# DIRECTIONS
Read through the records. Copy each line that has the word "parts".

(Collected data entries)
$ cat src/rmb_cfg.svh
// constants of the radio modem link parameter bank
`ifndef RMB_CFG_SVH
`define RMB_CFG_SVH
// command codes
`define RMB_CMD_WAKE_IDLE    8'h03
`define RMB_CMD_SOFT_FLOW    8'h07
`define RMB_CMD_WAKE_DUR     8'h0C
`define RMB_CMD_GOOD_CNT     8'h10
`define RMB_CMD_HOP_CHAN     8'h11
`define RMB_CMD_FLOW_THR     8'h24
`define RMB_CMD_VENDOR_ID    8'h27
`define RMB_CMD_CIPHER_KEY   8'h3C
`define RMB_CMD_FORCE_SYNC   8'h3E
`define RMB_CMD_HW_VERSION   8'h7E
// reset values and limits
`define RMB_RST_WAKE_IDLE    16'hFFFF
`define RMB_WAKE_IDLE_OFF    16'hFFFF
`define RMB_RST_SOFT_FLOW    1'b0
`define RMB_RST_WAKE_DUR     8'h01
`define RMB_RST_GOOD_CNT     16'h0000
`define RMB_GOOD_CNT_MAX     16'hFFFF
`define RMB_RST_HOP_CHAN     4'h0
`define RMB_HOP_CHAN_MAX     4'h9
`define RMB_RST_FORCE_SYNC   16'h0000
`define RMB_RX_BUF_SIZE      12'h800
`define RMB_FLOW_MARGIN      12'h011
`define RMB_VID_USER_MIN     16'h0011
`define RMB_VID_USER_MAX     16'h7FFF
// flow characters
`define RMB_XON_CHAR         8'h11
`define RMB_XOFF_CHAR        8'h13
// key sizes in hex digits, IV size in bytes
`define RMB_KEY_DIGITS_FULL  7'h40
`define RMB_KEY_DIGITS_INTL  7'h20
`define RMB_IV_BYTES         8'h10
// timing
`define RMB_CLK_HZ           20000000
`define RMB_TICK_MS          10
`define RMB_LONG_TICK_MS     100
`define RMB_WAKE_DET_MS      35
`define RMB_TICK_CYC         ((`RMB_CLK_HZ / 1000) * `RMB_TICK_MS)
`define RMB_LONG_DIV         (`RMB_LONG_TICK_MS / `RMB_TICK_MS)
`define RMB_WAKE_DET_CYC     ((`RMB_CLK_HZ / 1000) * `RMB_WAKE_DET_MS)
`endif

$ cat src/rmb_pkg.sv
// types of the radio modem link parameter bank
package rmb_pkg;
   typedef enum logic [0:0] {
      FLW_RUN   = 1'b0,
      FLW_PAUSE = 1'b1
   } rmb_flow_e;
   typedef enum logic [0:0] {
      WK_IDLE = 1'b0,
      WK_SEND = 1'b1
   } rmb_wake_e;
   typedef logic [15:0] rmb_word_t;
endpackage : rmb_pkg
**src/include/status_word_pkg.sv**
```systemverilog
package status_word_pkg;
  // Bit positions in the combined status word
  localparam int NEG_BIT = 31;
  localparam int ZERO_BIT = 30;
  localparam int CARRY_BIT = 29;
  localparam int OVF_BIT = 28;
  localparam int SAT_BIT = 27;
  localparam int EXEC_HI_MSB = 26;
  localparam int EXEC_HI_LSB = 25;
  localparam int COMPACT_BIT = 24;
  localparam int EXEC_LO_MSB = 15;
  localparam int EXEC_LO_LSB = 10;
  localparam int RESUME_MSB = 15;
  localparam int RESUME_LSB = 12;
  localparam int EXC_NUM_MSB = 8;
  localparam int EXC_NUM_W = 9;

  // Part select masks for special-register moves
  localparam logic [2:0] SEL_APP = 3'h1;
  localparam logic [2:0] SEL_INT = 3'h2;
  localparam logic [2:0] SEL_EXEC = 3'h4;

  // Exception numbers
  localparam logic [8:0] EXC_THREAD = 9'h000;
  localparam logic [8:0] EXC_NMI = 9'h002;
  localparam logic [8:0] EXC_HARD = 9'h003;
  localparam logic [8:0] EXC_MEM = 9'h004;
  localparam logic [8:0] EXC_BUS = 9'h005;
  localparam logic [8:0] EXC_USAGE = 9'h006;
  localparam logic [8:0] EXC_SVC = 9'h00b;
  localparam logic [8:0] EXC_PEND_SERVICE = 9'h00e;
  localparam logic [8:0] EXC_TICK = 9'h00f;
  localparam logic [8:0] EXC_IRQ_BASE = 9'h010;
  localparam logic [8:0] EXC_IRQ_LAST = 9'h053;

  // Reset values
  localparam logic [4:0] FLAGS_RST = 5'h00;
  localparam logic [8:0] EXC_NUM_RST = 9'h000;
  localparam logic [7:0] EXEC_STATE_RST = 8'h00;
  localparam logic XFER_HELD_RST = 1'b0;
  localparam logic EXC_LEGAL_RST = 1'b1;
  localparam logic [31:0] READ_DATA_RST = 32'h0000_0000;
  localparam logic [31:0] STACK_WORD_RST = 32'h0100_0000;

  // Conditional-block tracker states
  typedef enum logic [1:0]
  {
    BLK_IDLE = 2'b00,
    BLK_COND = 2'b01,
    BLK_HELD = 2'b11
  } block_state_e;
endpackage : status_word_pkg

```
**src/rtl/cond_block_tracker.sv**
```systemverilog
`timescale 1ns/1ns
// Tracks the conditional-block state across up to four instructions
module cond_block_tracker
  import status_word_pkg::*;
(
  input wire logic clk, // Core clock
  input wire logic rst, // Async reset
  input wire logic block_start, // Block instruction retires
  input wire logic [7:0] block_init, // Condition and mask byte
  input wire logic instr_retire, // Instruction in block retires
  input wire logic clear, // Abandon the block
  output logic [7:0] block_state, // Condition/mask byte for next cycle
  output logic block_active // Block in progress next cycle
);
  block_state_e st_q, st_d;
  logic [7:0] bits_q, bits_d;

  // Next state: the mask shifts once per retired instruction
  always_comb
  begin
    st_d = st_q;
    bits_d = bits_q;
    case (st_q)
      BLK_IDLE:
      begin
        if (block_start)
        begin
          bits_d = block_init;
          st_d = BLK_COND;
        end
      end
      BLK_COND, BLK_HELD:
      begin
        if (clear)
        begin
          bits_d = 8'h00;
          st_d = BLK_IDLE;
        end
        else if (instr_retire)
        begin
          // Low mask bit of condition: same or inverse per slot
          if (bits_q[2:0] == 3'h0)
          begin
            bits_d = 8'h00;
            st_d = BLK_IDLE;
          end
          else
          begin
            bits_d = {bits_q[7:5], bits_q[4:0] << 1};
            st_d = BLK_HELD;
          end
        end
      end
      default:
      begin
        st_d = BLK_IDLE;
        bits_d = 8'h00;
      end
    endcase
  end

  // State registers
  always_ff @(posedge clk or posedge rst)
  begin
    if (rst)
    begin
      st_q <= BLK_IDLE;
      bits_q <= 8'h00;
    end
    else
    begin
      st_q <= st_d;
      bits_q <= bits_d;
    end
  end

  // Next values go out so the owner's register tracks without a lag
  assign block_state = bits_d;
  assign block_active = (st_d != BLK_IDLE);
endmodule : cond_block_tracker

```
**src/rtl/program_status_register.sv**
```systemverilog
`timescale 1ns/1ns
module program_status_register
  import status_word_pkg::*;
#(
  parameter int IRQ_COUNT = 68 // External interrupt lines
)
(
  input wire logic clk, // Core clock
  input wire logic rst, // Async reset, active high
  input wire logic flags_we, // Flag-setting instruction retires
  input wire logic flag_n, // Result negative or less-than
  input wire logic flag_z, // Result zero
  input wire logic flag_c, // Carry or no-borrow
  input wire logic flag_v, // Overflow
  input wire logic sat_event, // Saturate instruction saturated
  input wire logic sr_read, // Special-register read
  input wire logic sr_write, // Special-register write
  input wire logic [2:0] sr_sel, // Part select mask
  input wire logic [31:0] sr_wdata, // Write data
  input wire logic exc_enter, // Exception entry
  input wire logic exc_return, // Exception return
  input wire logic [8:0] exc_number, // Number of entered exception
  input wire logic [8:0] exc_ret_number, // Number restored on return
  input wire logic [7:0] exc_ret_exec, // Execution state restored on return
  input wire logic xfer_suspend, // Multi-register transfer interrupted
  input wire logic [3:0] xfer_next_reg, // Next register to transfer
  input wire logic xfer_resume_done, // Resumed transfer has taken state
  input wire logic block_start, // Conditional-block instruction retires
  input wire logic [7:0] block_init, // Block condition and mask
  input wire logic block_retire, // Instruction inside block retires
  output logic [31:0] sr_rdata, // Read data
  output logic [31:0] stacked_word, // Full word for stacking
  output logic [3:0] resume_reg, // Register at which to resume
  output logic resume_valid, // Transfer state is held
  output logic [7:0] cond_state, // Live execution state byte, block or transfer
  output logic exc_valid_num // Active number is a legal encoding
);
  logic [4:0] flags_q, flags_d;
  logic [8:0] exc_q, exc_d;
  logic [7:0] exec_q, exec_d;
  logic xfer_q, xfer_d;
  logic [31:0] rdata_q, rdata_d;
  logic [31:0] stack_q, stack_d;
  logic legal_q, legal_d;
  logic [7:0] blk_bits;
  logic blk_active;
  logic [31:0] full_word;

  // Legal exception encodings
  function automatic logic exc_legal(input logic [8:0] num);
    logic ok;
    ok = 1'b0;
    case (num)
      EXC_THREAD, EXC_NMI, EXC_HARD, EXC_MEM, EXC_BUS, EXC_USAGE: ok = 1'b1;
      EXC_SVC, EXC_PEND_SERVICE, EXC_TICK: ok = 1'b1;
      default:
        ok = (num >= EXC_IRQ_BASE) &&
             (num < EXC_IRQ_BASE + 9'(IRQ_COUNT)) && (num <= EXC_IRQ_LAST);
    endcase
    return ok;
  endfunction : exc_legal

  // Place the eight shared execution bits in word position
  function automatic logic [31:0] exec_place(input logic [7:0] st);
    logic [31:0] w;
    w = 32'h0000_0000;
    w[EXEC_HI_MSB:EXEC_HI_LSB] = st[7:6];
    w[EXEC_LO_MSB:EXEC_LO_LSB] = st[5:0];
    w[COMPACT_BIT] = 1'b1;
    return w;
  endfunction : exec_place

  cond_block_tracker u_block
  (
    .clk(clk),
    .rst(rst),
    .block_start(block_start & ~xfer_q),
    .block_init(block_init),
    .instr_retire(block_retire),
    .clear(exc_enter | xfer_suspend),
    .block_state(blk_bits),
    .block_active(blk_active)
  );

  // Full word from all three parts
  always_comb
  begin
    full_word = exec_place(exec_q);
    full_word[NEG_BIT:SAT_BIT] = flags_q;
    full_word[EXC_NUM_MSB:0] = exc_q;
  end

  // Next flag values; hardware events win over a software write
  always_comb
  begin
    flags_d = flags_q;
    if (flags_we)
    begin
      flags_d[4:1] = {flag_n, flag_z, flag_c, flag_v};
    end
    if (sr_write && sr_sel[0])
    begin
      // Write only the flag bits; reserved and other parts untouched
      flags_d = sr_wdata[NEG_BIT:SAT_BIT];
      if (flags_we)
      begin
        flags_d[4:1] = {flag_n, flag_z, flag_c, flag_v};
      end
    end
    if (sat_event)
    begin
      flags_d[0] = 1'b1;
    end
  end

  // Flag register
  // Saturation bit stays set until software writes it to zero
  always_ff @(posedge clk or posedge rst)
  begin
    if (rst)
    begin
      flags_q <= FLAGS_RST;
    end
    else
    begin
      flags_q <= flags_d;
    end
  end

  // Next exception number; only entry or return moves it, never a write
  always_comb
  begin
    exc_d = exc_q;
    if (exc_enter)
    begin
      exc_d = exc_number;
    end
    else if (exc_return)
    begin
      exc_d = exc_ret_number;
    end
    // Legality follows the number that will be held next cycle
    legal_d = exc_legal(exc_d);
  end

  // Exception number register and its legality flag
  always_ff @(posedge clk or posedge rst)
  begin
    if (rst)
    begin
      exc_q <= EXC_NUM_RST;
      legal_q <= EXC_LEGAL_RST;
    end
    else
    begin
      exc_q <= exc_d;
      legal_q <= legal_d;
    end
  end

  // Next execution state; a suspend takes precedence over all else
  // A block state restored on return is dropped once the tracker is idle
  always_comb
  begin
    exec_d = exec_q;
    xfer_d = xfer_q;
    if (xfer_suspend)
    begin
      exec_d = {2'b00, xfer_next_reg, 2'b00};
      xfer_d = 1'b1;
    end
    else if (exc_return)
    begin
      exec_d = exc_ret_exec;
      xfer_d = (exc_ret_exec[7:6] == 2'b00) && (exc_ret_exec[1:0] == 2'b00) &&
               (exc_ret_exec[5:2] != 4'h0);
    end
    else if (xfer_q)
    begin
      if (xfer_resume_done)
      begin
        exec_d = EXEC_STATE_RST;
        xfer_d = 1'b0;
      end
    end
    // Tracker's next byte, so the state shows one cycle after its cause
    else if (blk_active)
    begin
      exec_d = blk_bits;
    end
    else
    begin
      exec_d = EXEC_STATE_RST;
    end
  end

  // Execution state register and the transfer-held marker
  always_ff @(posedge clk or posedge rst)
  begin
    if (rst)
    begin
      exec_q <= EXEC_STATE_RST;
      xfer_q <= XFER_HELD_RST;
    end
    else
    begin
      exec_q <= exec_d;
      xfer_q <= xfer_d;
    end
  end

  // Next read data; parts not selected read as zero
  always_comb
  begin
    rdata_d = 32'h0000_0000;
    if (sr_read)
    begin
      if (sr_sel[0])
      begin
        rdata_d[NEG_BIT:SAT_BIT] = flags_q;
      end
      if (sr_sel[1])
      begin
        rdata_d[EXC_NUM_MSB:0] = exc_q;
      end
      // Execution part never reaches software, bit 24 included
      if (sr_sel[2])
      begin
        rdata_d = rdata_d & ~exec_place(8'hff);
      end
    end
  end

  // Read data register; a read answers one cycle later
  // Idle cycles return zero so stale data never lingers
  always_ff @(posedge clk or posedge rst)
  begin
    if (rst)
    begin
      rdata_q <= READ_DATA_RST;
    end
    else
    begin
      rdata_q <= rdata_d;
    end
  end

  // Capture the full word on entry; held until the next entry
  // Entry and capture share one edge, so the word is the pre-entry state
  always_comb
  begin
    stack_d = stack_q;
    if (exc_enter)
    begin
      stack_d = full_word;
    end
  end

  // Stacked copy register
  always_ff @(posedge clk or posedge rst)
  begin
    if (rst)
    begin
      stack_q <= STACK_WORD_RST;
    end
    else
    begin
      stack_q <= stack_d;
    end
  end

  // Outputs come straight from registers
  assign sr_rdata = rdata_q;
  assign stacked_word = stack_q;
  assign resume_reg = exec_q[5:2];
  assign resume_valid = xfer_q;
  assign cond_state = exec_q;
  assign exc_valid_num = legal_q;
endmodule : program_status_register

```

# EXPECTED OUTPUT
  // Full word from all three parts
      // Write only the flag bits; reserved and other parts untouched
  // Next read data; parts not selected read as zero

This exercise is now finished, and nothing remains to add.